» **Aim of the task**
Only the number is wanted: tally the lines below that contain the word "Multi".

» **Task inputs**

----

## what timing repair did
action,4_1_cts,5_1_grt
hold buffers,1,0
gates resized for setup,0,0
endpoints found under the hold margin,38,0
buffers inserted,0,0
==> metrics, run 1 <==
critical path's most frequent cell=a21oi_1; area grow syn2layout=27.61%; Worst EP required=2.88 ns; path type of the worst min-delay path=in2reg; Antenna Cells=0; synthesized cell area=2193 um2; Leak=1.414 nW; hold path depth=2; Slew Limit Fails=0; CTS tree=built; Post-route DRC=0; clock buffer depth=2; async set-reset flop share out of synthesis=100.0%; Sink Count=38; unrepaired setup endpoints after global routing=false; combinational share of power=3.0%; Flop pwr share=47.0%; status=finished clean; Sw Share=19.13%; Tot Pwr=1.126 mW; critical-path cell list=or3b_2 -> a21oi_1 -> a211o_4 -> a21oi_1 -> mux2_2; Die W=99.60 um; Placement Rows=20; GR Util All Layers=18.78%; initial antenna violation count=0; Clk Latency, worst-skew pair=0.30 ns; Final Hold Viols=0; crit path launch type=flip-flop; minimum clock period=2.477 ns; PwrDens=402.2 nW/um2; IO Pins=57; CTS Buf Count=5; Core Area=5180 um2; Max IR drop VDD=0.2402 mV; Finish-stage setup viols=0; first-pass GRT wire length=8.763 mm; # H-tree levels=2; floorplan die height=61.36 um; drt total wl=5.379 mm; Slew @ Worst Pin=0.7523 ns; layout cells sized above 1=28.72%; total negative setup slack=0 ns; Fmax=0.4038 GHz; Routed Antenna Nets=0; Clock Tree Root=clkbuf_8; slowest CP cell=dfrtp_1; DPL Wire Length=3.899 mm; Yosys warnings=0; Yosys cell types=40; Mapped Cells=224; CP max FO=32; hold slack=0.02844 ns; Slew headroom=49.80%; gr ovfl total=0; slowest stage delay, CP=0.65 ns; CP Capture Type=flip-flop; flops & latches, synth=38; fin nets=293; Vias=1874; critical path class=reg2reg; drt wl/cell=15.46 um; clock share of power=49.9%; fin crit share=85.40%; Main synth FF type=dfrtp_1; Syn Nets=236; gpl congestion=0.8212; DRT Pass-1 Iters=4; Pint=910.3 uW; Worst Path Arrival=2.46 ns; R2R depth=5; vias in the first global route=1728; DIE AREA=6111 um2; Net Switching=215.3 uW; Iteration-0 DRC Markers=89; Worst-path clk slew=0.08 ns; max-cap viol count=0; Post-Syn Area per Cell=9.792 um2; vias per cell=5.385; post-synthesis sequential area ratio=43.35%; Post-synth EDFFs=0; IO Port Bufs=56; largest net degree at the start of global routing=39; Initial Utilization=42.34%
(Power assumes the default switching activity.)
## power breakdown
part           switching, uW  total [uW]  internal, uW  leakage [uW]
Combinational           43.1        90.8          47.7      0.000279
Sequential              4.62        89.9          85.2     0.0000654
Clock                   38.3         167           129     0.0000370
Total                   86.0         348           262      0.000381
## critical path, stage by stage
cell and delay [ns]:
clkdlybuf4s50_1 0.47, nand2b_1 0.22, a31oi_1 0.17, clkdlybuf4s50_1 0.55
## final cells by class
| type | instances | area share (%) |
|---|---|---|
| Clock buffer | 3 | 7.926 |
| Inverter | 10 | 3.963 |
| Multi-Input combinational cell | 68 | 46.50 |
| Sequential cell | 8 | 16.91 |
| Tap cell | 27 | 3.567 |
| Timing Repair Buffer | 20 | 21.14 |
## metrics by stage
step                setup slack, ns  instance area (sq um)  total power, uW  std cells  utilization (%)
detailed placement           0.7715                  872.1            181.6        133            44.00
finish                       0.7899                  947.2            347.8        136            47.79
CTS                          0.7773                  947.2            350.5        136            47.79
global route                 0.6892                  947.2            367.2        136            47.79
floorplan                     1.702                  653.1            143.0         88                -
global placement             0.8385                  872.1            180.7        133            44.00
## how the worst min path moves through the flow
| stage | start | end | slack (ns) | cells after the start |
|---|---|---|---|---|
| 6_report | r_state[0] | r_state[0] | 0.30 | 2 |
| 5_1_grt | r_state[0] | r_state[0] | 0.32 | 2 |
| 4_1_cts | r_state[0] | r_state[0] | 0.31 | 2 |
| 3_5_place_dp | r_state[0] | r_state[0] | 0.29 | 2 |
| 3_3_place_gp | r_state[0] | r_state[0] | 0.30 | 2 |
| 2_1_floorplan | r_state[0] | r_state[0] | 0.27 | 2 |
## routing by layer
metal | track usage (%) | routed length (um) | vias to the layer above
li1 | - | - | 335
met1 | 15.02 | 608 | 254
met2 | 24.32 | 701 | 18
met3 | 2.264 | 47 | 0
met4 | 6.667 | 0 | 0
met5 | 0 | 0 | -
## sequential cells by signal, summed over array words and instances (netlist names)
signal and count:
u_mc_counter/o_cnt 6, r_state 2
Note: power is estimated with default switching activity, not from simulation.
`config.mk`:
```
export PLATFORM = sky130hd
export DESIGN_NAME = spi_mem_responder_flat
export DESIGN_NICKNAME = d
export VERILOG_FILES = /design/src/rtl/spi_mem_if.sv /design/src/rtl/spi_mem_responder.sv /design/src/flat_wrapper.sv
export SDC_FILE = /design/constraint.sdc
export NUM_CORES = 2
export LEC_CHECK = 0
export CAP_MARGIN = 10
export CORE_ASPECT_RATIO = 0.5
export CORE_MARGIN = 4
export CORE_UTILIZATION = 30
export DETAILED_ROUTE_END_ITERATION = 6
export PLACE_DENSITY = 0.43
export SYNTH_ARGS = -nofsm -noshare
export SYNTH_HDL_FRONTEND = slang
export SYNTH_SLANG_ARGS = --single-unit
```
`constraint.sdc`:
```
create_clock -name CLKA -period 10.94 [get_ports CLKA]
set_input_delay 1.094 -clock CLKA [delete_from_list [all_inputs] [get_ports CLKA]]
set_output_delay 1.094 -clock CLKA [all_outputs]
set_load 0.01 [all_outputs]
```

----

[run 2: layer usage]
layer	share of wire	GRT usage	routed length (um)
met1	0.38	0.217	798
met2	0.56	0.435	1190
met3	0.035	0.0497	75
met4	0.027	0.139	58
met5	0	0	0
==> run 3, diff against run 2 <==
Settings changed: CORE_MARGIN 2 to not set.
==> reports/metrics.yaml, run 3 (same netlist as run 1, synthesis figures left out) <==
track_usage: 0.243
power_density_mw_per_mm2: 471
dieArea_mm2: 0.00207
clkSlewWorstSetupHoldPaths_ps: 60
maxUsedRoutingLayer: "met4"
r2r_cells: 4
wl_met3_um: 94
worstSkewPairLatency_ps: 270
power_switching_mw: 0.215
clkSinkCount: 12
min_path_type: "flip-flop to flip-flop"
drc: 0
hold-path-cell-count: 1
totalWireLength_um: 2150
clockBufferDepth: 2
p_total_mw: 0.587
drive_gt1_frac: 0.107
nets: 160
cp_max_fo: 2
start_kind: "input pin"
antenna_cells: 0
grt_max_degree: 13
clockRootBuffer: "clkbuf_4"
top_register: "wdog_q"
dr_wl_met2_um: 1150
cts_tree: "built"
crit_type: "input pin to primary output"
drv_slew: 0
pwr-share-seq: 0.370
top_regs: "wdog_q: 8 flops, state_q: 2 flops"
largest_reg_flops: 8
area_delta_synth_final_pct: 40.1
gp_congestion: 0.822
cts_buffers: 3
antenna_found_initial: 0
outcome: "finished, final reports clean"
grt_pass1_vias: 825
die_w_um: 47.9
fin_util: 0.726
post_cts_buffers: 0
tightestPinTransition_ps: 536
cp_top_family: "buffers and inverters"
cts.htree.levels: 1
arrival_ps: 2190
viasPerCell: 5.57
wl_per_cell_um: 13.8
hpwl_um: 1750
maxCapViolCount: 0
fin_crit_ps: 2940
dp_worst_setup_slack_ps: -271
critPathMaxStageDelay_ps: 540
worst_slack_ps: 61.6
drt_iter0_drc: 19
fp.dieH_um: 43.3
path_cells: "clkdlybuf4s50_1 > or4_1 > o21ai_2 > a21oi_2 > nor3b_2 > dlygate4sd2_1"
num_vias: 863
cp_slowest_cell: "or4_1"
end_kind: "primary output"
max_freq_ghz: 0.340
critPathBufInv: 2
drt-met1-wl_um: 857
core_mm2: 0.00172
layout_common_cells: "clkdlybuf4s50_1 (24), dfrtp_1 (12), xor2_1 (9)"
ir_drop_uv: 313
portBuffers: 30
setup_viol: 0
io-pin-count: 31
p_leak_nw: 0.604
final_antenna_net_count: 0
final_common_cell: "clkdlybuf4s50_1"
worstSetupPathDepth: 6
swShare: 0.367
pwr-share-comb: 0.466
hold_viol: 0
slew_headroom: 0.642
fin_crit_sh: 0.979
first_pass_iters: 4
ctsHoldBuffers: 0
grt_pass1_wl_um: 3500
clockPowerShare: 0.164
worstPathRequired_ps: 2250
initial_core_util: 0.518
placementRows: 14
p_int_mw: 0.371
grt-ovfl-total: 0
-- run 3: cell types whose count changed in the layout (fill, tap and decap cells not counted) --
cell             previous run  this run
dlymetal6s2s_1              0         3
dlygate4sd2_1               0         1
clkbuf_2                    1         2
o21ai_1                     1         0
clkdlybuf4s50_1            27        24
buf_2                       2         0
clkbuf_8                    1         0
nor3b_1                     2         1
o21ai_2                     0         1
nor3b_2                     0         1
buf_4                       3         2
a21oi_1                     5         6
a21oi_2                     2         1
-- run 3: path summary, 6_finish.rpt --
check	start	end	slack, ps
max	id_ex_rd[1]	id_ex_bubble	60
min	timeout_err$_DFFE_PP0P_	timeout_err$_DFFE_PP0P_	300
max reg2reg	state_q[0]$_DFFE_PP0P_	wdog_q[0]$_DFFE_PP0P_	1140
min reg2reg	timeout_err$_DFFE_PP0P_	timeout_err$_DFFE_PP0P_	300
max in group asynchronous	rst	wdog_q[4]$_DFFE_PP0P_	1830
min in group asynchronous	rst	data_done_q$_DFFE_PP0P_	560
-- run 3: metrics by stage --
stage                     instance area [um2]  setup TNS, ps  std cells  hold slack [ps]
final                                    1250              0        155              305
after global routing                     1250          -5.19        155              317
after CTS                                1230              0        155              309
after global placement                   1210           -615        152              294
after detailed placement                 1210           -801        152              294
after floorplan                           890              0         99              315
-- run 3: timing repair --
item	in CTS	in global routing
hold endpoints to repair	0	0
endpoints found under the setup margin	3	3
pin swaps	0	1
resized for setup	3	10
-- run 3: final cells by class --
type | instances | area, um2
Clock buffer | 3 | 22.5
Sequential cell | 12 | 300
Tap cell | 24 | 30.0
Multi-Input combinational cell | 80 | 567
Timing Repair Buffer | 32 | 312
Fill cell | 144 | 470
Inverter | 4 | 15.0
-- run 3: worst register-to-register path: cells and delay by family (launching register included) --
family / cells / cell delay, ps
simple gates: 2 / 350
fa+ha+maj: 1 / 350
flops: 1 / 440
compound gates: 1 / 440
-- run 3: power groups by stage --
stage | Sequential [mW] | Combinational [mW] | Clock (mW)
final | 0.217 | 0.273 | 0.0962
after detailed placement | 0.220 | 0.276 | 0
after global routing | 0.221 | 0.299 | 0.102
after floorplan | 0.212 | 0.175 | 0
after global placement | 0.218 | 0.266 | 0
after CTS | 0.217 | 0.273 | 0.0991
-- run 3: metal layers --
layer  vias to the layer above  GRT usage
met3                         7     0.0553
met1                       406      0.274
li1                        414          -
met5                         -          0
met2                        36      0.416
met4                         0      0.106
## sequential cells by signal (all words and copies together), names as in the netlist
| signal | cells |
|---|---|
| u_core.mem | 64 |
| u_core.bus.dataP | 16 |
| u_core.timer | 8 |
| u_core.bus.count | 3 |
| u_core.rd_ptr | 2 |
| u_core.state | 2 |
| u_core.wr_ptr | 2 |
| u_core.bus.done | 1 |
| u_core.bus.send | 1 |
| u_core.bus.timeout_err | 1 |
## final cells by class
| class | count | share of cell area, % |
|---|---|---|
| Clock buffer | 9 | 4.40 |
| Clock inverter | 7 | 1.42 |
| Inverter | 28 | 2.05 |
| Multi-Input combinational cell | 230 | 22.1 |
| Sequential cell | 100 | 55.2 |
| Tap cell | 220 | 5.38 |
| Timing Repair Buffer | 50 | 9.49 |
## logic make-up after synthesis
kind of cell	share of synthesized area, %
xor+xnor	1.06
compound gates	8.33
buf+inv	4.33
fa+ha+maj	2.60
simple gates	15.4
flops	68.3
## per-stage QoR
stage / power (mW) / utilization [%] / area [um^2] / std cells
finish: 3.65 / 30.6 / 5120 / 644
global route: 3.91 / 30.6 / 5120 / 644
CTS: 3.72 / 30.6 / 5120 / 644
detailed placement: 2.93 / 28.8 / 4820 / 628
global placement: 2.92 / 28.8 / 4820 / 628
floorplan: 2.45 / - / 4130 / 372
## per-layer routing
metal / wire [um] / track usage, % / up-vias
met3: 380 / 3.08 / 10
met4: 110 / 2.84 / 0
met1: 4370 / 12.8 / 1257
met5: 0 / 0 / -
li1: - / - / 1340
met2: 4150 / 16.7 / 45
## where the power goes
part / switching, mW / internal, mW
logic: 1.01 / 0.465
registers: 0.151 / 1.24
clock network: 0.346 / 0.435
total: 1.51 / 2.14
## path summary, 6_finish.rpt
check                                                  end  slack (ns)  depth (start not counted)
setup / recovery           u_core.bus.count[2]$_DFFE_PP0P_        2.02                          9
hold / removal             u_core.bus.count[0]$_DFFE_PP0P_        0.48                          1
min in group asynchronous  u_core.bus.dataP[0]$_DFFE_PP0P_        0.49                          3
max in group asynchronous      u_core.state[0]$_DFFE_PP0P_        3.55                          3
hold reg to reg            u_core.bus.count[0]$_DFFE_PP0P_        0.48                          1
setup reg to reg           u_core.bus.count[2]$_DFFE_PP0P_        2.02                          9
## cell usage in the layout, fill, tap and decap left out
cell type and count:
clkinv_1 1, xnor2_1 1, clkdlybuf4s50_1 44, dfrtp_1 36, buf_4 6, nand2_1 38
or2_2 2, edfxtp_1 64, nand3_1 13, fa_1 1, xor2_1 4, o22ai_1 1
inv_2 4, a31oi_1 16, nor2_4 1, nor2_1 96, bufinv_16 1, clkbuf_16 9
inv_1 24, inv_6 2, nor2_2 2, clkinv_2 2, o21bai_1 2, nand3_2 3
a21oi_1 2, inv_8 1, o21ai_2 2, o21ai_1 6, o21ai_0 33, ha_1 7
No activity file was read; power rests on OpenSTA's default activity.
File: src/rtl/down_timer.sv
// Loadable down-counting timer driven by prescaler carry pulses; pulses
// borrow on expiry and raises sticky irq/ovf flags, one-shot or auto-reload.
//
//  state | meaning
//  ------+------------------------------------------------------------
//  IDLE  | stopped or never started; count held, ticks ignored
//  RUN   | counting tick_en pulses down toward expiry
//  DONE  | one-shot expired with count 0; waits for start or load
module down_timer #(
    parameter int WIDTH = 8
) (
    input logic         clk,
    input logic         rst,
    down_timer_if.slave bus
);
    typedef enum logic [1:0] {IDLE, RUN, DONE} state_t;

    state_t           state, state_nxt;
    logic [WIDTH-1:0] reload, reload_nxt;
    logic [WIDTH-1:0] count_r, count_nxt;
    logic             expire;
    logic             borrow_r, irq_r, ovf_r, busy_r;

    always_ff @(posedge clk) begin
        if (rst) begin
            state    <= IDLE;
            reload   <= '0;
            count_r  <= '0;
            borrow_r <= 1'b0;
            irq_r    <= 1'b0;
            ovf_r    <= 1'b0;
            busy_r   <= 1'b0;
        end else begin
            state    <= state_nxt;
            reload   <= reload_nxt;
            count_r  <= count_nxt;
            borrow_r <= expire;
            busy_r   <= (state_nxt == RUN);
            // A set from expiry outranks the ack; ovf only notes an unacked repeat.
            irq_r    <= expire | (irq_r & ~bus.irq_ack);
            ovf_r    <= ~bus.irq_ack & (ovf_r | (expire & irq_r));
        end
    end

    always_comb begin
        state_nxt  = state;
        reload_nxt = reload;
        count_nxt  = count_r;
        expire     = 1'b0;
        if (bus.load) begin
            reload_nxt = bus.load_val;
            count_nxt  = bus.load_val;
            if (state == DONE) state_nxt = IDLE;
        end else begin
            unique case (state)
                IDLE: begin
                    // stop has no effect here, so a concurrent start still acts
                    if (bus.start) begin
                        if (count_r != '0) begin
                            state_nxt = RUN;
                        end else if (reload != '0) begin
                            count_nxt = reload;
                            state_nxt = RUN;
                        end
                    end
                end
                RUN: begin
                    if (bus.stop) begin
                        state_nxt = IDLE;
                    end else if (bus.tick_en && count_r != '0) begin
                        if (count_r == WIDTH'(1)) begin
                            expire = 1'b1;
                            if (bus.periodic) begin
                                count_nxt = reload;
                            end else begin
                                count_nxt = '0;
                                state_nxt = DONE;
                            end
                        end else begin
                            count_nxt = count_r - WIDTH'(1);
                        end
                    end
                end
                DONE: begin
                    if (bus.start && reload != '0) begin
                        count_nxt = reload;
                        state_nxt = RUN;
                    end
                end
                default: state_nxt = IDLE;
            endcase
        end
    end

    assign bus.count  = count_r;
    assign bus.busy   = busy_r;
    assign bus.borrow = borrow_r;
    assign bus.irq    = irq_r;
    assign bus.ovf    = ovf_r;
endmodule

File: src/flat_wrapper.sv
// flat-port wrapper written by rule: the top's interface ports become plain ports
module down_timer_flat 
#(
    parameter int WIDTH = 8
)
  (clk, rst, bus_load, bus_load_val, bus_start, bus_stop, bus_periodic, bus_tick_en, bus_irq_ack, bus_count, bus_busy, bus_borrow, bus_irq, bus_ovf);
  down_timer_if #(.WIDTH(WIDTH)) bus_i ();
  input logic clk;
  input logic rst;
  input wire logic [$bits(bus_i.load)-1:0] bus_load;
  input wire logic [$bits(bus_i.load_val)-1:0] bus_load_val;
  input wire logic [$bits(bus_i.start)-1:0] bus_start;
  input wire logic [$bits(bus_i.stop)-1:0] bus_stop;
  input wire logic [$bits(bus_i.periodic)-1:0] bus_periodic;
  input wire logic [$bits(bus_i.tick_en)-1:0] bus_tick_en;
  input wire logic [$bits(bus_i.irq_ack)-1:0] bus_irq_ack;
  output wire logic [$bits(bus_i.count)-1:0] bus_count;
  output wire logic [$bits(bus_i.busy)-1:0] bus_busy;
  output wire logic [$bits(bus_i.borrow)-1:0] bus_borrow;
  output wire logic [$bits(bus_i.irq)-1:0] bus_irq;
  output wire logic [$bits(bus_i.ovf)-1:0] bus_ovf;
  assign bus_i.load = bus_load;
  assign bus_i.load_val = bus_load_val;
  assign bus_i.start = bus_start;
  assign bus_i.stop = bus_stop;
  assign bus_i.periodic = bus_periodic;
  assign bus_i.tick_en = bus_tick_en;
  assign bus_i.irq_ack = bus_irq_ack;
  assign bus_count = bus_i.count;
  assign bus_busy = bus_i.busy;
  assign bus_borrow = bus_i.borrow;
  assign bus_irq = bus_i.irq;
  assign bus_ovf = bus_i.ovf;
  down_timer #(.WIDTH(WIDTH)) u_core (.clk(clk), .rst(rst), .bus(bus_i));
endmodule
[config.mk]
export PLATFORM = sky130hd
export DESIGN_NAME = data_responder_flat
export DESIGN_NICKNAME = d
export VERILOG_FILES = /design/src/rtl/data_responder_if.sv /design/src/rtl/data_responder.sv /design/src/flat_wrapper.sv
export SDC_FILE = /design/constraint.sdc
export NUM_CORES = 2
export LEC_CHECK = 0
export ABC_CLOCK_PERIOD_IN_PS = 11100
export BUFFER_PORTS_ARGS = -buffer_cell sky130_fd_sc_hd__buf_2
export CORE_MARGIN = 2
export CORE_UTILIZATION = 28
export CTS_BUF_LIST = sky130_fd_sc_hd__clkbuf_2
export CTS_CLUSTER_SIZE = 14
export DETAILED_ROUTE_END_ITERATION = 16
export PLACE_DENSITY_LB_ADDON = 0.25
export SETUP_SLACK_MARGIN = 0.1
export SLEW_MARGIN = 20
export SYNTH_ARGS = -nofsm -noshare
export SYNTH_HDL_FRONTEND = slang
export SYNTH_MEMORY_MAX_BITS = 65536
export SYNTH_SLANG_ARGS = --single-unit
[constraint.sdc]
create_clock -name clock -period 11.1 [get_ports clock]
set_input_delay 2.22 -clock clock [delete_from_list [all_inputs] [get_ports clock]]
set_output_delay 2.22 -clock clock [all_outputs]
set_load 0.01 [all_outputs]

----

» **Task response**
3